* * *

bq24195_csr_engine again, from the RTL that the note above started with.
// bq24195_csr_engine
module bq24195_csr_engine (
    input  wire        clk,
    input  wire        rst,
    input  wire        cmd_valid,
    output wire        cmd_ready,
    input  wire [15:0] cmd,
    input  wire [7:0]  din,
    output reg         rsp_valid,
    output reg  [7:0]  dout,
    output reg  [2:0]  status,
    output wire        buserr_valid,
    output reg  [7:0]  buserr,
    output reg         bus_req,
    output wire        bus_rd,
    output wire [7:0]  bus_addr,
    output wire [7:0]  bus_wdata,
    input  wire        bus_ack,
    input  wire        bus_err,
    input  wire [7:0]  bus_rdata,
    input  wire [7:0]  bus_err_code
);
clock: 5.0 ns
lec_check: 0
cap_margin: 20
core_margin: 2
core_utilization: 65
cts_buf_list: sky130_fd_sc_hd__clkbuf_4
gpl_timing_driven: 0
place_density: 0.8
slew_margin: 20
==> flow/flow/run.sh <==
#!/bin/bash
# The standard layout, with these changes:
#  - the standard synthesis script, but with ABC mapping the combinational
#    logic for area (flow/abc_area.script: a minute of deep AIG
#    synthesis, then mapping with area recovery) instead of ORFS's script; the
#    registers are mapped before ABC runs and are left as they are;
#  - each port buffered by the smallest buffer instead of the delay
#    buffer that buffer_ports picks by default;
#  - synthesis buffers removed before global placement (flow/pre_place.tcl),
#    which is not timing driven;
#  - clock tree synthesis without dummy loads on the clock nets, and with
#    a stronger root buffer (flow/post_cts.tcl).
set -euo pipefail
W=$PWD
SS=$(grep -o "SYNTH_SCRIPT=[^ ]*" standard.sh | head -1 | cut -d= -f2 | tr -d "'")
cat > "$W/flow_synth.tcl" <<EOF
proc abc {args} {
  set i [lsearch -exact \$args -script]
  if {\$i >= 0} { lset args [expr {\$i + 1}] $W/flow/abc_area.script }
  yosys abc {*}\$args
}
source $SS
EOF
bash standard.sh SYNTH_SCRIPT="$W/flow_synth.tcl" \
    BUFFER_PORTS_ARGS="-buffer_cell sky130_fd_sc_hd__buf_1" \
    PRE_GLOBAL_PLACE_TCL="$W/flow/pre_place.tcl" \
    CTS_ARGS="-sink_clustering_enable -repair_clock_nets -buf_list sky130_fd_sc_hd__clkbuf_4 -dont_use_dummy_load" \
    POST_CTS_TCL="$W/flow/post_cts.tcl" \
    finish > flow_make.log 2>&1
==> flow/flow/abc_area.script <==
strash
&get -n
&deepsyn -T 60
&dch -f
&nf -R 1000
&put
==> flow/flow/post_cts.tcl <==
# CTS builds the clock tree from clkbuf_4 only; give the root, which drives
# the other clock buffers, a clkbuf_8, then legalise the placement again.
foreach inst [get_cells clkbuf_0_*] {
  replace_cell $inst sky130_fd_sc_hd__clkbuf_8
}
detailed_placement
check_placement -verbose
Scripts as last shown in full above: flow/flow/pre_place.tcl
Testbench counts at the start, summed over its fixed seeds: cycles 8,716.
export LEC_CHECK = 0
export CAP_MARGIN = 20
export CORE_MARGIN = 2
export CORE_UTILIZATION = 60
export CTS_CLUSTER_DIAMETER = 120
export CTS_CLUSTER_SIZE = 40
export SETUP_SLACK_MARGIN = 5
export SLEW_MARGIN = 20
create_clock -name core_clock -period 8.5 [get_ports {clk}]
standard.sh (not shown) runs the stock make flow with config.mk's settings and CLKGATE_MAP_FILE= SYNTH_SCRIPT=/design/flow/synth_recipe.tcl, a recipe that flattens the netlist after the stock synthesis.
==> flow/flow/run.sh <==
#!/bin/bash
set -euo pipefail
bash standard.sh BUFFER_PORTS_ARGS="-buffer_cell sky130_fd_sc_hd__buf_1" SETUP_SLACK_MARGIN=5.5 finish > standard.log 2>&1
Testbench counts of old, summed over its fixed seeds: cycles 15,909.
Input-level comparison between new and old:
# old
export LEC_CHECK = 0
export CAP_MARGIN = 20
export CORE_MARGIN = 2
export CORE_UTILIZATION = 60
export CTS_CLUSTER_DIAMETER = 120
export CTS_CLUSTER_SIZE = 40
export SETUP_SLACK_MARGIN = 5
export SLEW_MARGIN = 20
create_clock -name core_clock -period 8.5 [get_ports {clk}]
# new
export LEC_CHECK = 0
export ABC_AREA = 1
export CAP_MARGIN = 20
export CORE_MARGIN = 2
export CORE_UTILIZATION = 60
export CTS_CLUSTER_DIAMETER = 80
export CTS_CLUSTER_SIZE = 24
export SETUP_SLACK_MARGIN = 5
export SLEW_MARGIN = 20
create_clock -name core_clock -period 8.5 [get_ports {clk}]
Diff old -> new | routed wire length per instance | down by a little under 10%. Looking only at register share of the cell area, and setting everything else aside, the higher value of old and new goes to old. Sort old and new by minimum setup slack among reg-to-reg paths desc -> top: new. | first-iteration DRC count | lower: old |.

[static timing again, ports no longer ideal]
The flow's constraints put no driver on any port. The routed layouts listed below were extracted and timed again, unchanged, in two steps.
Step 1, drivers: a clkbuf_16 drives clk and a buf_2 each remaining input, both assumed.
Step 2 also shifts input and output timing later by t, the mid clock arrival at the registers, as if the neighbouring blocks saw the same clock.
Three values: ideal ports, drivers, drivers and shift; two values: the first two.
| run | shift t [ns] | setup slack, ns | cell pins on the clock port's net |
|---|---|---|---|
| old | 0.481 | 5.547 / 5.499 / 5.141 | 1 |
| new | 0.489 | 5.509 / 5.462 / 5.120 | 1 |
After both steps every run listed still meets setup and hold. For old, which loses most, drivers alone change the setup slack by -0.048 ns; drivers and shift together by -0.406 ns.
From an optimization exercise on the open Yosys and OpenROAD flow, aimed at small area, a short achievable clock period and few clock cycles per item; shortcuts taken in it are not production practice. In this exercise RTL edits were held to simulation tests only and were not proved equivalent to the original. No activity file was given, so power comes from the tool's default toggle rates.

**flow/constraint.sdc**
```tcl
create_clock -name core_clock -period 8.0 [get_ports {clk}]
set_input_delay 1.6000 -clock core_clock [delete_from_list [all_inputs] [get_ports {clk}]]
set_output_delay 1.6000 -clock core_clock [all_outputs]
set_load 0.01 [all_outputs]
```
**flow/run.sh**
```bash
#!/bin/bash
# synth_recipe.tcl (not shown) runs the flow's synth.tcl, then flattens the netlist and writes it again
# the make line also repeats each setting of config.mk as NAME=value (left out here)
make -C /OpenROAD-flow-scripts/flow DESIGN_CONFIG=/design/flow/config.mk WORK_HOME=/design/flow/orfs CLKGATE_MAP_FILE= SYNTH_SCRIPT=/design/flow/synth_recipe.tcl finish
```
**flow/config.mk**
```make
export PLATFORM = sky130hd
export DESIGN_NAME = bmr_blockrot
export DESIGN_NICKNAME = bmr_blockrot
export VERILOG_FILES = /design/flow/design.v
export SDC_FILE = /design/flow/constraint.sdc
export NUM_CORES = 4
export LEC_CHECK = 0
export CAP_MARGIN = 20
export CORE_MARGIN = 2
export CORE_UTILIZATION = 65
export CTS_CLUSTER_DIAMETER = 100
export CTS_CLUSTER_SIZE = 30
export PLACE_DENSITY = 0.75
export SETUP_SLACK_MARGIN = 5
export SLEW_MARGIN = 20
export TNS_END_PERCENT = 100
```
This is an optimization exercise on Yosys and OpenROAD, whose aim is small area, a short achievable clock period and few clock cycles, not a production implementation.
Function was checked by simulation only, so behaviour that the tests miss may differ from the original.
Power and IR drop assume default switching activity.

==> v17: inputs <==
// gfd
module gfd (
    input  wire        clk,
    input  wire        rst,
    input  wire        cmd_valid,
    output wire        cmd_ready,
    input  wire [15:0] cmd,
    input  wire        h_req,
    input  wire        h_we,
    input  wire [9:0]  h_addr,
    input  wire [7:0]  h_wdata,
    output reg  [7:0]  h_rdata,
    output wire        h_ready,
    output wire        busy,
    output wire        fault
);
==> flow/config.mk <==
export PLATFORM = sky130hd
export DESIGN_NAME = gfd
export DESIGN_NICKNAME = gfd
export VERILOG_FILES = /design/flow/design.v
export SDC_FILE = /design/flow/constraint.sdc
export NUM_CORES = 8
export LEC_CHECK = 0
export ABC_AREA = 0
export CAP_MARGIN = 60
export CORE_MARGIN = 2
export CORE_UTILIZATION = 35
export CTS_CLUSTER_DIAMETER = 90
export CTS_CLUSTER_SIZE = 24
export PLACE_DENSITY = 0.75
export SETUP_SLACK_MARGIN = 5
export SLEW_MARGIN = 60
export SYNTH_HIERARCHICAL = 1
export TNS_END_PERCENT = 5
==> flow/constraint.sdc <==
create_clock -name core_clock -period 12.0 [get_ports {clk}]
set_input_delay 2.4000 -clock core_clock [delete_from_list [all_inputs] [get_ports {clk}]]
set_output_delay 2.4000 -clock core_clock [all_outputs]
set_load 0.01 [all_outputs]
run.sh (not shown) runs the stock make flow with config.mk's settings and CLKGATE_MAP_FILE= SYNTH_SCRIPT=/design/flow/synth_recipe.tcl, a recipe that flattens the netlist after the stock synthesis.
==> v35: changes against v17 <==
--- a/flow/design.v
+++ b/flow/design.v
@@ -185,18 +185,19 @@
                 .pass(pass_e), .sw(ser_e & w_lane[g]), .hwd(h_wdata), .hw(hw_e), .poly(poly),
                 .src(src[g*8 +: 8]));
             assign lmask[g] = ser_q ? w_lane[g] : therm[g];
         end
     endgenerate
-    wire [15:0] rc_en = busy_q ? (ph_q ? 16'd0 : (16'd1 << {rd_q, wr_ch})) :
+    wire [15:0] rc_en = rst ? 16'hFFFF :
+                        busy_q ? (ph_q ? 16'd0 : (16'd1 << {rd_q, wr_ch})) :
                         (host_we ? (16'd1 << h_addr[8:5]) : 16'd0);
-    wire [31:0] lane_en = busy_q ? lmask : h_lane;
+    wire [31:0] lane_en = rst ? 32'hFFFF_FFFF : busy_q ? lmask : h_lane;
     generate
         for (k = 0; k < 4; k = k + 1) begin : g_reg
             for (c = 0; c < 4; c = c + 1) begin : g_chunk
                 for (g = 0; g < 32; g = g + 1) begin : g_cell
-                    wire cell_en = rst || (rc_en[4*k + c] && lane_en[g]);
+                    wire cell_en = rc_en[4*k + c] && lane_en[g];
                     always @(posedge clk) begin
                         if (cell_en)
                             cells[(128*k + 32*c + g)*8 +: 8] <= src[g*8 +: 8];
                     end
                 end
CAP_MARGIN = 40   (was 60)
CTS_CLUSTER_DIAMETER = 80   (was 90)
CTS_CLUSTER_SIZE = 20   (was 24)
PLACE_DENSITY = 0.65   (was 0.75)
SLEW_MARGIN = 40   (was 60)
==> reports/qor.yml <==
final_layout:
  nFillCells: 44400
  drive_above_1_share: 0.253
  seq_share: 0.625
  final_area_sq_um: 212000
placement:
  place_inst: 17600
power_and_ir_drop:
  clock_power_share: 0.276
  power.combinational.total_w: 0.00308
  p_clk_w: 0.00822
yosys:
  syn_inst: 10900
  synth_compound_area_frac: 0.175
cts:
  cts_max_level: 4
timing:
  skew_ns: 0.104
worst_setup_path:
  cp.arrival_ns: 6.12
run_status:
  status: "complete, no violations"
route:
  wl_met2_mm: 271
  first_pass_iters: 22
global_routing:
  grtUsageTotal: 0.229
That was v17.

━━━━━━━━━━━━━━━━

> _EXERCISE INSTRUCTIONS_:
When the word "registers" appears in a line of the listing, pull that line out.

> _SOLVED EXERCISE_:
#    registers are mapped before ABC runs and are left as they are;
Step 2 also shifts input and output timing later by t, the mid clock arrival at the registers, as if the neighbouring blocks saw the same clock.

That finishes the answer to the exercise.